** Data excerpts follows **

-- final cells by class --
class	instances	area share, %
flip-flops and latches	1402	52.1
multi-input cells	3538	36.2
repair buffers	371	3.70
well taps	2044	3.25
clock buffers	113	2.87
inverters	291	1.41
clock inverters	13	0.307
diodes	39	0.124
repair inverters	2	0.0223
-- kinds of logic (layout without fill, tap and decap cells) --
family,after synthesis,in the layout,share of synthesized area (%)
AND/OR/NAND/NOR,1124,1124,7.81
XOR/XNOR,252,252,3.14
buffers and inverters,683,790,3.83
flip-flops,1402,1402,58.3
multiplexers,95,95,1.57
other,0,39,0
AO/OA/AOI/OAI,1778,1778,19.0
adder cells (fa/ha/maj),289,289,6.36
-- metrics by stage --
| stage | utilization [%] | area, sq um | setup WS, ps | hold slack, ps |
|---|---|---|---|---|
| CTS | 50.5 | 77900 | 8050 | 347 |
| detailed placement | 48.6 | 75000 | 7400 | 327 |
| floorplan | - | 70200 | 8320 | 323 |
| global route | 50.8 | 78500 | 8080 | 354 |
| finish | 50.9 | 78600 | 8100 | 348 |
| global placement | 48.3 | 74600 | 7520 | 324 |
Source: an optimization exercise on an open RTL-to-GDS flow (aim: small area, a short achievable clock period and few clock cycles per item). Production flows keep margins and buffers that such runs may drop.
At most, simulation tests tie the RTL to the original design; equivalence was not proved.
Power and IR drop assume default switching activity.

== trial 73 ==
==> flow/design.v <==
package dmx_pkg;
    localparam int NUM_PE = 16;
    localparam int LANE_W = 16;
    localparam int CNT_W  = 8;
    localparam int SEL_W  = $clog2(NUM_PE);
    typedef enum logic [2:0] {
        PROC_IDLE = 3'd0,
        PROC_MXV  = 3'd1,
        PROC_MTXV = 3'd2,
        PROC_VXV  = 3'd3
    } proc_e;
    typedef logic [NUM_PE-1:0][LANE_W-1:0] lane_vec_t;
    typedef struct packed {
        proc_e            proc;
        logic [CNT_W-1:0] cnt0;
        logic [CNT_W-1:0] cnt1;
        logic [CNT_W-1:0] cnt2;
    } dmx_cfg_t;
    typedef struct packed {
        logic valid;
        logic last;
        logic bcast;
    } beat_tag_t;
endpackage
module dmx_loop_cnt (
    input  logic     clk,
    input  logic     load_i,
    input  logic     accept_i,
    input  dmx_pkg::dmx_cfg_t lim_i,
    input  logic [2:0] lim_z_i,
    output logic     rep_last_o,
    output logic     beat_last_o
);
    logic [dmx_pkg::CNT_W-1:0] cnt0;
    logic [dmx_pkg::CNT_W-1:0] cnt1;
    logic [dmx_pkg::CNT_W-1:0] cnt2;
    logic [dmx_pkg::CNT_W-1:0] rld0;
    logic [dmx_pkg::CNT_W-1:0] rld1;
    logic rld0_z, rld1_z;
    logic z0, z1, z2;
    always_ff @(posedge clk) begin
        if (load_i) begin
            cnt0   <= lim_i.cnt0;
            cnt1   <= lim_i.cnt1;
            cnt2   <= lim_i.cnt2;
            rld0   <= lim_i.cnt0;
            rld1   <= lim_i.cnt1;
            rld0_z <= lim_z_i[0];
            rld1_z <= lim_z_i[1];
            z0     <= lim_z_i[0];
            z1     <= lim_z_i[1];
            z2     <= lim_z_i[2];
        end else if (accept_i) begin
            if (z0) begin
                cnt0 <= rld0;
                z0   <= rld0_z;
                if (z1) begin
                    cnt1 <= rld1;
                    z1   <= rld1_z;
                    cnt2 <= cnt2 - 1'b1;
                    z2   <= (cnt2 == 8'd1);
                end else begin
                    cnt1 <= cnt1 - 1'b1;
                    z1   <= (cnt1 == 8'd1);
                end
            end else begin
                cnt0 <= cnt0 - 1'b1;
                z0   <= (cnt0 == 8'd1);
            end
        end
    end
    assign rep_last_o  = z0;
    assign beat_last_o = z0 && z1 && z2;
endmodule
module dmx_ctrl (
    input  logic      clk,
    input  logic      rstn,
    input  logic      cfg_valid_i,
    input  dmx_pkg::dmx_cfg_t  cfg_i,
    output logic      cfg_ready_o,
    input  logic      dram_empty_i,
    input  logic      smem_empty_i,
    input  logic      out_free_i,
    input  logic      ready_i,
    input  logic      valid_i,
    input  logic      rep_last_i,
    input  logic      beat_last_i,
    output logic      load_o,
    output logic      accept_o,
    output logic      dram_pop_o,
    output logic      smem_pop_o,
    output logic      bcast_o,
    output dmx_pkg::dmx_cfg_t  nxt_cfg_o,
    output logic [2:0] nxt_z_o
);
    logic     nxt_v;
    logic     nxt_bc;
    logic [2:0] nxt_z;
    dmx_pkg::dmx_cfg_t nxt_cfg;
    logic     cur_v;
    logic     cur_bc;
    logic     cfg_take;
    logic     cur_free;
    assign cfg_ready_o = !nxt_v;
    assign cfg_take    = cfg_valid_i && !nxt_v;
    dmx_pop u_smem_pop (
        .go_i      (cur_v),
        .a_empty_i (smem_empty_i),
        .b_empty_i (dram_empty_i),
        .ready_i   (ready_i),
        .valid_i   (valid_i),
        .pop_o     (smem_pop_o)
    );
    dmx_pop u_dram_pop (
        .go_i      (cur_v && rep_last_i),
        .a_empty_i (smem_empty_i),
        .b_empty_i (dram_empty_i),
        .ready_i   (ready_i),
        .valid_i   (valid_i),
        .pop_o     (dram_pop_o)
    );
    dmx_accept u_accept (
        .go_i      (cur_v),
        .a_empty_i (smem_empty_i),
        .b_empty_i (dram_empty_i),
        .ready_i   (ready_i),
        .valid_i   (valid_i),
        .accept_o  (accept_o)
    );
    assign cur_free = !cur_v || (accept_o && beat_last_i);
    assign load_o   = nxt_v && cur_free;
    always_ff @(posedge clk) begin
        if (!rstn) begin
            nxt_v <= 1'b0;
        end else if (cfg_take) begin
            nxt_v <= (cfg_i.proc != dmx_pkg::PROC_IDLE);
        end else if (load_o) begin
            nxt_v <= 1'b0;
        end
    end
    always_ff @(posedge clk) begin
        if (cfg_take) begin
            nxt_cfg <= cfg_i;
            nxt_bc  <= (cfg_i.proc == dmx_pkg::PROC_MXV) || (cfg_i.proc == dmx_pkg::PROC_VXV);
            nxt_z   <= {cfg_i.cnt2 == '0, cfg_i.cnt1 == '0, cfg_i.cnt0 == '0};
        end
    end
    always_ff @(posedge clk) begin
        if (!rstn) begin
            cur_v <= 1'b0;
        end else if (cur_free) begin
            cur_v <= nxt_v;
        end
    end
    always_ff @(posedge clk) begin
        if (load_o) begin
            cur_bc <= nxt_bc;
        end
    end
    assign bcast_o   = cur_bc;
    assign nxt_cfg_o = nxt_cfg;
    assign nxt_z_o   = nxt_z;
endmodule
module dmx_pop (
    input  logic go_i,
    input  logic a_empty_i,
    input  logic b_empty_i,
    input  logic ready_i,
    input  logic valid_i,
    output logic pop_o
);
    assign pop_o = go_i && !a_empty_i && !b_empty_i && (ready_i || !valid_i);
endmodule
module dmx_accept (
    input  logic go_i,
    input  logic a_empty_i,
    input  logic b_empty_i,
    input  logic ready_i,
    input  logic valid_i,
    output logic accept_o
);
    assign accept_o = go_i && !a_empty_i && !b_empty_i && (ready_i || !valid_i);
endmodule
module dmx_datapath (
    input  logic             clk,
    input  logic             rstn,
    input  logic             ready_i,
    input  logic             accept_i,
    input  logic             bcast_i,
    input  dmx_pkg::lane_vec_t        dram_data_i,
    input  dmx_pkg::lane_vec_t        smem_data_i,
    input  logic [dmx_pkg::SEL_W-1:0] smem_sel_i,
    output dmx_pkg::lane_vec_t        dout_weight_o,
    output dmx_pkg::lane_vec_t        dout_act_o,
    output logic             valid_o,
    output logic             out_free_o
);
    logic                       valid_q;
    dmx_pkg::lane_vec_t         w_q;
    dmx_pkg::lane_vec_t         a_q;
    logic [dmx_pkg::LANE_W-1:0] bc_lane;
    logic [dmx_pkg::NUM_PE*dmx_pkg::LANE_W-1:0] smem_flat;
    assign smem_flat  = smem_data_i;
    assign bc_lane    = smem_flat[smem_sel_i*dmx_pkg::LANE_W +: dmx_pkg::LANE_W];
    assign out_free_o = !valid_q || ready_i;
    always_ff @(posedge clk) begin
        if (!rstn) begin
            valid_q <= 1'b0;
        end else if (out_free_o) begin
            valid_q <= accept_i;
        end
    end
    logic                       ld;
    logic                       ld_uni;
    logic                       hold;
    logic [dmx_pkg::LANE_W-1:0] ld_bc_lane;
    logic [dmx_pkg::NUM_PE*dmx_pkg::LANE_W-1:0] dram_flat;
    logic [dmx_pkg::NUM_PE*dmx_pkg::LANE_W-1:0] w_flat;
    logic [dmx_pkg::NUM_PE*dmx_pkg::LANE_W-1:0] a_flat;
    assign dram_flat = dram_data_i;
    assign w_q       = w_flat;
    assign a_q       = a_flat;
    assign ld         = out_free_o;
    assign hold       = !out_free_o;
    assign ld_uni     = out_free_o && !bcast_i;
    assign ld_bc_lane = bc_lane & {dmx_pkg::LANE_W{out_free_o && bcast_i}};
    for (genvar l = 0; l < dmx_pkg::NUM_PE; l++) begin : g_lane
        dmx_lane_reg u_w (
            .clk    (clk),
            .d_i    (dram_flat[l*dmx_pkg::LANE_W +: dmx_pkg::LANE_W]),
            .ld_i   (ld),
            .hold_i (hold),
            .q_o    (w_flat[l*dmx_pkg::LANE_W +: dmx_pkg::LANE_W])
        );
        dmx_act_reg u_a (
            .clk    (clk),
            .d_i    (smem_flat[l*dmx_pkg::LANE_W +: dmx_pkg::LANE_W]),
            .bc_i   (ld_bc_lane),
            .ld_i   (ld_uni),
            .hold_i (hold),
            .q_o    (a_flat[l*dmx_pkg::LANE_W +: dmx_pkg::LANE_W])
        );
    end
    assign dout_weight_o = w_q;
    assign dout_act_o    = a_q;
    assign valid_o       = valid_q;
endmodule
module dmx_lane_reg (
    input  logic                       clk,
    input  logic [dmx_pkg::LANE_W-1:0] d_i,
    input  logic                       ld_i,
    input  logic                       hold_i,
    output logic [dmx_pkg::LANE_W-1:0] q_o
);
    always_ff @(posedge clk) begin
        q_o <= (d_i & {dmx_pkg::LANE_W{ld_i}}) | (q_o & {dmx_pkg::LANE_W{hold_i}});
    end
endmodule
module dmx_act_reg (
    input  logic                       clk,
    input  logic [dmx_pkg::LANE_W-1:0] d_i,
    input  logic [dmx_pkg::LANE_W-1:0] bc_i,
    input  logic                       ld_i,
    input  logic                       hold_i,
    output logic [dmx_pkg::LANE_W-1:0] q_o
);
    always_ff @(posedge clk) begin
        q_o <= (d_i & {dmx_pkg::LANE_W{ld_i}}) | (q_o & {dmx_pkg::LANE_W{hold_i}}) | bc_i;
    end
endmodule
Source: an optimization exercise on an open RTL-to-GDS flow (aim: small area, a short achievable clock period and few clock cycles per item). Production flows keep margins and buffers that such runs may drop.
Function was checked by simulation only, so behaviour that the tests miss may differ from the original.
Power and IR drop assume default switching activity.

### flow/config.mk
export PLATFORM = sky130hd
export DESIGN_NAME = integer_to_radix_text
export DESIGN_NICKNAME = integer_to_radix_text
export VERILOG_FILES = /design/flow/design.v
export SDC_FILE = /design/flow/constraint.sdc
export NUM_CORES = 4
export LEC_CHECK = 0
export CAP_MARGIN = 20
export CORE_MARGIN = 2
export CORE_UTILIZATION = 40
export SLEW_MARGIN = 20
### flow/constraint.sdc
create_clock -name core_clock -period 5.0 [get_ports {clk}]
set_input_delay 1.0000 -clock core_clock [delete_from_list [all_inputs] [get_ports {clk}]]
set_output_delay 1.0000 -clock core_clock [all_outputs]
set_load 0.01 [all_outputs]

** End of Data excerpts **
** Data excerpts follows **

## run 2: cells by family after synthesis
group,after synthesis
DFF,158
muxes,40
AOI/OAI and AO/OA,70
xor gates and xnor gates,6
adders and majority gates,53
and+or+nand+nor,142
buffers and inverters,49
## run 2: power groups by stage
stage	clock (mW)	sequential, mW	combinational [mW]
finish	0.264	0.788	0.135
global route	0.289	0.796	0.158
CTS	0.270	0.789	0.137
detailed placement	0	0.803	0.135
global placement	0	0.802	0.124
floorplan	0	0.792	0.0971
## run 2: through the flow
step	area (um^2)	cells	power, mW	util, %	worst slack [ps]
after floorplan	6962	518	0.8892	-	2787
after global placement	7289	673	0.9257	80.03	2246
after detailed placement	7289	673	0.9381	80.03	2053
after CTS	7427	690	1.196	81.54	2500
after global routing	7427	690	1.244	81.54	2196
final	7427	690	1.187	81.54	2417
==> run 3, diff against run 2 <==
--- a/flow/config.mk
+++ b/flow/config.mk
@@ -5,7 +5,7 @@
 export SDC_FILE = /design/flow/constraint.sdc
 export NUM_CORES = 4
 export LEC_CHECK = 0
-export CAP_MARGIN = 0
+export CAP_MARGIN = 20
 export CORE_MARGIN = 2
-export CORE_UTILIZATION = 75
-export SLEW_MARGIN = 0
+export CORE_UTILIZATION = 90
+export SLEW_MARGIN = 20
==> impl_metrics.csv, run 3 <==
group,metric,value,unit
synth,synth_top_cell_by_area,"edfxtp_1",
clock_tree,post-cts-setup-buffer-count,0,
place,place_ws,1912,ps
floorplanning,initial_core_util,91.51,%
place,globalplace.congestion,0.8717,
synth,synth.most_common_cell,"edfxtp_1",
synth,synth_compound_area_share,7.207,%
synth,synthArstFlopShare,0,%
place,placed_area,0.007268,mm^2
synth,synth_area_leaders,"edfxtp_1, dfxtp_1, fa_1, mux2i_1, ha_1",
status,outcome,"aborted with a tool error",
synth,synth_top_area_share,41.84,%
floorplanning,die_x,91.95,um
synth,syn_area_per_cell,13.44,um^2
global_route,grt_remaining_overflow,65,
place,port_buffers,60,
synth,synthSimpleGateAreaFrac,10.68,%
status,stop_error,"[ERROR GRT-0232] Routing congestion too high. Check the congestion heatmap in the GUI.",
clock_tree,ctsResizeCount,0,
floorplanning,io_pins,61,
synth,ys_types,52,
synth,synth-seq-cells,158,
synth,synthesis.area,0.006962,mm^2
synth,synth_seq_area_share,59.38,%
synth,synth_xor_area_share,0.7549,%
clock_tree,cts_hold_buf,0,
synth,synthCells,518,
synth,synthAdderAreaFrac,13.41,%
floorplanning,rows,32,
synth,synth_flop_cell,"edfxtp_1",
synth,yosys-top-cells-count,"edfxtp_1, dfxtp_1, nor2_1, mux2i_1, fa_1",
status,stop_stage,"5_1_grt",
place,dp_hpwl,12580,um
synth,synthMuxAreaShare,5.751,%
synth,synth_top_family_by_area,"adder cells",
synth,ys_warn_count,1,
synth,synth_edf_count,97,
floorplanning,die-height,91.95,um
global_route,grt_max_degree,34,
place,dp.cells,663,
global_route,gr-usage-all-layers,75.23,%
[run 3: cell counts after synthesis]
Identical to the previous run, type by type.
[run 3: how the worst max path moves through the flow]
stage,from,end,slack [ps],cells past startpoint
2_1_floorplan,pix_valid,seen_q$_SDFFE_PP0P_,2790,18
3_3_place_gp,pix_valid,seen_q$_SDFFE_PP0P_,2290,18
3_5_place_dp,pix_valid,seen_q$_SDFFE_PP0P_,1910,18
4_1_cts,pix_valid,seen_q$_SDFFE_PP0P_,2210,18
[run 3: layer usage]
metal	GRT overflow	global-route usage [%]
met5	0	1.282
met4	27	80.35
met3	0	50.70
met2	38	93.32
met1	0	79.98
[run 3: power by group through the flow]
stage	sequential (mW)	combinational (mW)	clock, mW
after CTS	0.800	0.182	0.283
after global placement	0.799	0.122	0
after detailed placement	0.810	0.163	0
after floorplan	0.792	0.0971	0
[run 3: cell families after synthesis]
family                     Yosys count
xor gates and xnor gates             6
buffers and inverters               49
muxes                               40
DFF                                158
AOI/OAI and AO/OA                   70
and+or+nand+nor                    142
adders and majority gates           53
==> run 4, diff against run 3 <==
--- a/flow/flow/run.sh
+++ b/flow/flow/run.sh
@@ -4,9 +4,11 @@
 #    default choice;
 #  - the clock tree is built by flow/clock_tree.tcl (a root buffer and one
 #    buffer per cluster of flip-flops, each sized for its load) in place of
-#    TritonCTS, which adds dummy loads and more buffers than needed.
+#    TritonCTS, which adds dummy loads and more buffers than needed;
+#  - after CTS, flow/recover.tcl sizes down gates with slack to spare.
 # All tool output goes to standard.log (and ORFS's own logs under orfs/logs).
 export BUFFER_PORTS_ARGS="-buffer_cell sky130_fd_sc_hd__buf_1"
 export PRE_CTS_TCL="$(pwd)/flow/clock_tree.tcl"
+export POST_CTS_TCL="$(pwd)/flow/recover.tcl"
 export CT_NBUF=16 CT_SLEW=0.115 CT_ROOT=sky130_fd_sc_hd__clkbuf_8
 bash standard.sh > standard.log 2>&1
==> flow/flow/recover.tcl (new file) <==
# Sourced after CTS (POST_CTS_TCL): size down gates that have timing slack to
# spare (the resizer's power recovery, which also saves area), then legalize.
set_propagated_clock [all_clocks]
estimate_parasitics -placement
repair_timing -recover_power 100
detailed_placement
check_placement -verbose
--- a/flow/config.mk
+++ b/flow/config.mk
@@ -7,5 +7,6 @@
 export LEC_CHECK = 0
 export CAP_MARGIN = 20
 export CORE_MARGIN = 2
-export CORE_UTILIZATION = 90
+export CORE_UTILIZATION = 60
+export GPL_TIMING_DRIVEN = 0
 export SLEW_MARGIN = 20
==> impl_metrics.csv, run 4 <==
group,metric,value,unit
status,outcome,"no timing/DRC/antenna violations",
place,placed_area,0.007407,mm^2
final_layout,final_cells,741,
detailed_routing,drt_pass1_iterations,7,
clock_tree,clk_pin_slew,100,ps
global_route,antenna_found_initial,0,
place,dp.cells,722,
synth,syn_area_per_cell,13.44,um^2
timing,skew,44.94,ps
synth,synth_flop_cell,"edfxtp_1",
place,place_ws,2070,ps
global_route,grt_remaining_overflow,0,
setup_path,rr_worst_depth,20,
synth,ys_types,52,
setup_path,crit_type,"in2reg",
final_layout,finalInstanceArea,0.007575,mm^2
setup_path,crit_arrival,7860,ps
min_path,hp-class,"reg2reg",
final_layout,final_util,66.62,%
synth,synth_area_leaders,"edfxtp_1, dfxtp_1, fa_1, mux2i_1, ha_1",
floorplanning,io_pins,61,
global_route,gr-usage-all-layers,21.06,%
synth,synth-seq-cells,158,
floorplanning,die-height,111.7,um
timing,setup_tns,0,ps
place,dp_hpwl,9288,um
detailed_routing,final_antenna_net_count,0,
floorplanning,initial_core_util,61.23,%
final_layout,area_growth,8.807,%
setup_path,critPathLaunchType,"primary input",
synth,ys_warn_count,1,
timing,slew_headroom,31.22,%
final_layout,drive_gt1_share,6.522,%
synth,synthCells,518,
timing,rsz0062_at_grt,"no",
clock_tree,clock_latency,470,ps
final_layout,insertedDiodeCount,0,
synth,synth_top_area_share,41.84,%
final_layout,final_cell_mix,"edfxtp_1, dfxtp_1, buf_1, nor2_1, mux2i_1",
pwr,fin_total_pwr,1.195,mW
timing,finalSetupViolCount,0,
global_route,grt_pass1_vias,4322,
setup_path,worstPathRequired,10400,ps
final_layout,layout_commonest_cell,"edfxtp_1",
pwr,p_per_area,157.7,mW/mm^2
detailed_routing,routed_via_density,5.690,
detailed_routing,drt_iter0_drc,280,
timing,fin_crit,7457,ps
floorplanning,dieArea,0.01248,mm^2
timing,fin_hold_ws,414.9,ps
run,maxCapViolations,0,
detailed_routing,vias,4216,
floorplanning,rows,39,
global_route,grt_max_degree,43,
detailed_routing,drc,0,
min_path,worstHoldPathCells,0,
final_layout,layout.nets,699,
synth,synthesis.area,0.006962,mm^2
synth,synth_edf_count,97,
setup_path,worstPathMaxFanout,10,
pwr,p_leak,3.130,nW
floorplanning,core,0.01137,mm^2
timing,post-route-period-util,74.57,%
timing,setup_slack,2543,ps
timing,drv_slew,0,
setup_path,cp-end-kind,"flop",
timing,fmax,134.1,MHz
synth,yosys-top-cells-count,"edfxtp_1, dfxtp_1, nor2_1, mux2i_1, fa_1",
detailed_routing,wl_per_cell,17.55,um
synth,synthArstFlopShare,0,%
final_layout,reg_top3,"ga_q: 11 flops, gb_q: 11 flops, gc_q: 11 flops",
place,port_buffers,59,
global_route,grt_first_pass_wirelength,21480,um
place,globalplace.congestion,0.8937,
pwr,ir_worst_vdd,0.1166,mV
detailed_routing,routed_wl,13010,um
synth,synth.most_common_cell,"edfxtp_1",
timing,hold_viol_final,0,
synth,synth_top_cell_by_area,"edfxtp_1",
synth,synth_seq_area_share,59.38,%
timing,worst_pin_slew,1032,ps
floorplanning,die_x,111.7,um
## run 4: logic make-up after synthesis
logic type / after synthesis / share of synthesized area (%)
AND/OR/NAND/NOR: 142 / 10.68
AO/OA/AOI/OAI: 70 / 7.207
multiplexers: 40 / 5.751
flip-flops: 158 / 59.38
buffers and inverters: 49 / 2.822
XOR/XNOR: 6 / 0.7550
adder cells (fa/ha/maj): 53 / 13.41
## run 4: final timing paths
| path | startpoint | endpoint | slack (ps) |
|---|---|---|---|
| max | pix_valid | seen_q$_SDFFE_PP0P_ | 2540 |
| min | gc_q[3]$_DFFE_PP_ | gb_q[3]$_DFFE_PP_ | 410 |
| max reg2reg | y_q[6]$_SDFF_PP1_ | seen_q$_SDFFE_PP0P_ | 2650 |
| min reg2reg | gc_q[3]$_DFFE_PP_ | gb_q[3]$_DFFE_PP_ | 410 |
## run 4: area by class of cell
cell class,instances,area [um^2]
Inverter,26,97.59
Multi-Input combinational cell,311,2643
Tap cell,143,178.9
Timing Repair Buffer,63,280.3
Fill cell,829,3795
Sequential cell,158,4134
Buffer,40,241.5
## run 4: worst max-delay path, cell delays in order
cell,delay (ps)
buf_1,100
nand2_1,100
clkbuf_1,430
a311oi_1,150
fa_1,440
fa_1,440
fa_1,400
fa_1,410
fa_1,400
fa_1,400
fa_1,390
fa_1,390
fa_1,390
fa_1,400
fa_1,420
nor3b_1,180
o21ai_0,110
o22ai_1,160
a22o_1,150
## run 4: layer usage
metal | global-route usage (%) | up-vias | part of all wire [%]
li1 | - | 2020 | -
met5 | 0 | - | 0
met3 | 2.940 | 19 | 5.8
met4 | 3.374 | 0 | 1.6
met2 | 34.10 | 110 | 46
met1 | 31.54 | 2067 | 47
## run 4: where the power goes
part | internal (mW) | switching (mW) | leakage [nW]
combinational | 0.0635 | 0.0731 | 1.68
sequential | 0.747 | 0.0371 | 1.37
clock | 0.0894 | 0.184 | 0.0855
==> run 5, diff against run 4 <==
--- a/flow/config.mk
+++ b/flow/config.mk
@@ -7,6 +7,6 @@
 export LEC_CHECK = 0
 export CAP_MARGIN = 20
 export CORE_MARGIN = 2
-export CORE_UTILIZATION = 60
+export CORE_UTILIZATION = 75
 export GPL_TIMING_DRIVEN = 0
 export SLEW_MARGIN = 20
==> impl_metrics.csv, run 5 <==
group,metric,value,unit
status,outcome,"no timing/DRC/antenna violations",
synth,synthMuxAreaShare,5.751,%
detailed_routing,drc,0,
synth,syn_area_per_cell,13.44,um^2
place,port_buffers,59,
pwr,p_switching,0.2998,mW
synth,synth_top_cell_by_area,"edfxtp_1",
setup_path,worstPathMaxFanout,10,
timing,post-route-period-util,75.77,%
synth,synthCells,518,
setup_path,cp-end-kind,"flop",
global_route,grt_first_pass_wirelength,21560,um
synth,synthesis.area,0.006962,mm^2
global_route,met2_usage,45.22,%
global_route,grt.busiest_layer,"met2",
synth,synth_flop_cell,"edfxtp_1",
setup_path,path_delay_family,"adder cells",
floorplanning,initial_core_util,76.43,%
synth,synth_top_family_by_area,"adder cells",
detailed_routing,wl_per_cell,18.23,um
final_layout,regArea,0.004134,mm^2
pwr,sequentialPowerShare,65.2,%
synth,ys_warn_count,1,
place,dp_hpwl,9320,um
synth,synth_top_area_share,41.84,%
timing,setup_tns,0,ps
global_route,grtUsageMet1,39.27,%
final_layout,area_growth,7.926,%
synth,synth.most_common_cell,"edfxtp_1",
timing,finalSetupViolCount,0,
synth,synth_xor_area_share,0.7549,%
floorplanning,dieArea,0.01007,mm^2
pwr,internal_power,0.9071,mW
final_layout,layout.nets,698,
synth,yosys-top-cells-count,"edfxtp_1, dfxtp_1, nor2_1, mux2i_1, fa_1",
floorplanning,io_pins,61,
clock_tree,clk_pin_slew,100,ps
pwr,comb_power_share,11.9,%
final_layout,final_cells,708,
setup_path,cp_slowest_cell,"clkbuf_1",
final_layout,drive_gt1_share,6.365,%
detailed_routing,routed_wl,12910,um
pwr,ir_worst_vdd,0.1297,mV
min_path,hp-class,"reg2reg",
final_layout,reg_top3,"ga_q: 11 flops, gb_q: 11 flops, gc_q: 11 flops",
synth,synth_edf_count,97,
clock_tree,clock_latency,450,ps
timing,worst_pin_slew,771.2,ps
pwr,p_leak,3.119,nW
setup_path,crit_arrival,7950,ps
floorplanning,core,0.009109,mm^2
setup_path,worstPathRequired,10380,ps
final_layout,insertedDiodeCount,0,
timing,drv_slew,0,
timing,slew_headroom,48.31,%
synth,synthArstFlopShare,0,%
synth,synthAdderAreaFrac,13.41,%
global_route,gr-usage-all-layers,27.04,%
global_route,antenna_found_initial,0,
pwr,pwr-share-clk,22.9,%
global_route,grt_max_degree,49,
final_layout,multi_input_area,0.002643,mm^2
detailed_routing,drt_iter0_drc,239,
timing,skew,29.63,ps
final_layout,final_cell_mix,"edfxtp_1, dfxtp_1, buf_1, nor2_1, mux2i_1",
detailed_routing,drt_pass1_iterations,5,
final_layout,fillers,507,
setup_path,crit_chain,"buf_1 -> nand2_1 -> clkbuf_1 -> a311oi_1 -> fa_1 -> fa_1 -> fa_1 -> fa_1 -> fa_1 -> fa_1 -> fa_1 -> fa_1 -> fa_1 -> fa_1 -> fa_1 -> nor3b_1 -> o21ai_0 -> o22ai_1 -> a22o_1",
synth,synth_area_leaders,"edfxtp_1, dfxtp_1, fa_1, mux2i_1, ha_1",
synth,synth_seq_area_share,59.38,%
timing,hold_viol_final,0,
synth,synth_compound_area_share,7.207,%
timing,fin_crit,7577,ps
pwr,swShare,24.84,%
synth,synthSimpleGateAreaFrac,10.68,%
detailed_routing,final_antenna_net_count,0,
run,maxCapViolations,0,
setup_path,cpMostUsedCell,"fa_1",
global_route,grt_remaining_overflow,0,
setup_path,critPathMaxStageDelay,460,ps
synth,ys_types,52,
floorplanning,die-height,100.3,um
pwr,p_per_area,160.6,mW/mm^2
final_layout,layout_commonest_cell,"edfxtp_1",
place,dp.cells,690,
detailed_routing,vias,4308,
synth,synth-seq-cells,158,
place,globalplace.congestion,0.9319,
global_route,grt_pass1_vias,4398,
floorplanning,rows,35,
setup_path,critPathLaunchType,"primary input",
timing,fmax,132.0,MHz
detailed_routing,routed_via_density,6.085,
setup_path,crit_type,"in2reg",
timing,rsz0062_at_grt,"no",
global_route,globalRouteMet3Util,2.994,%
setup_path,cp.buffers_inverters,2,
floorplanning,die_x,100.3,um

** End of Data excerpts **

The lines in the entries above that carry the word "through" must be copied.

## run 2: through the flow
[run 3: how the worst max path moves through the flow]
[run 3: power by group through the flow]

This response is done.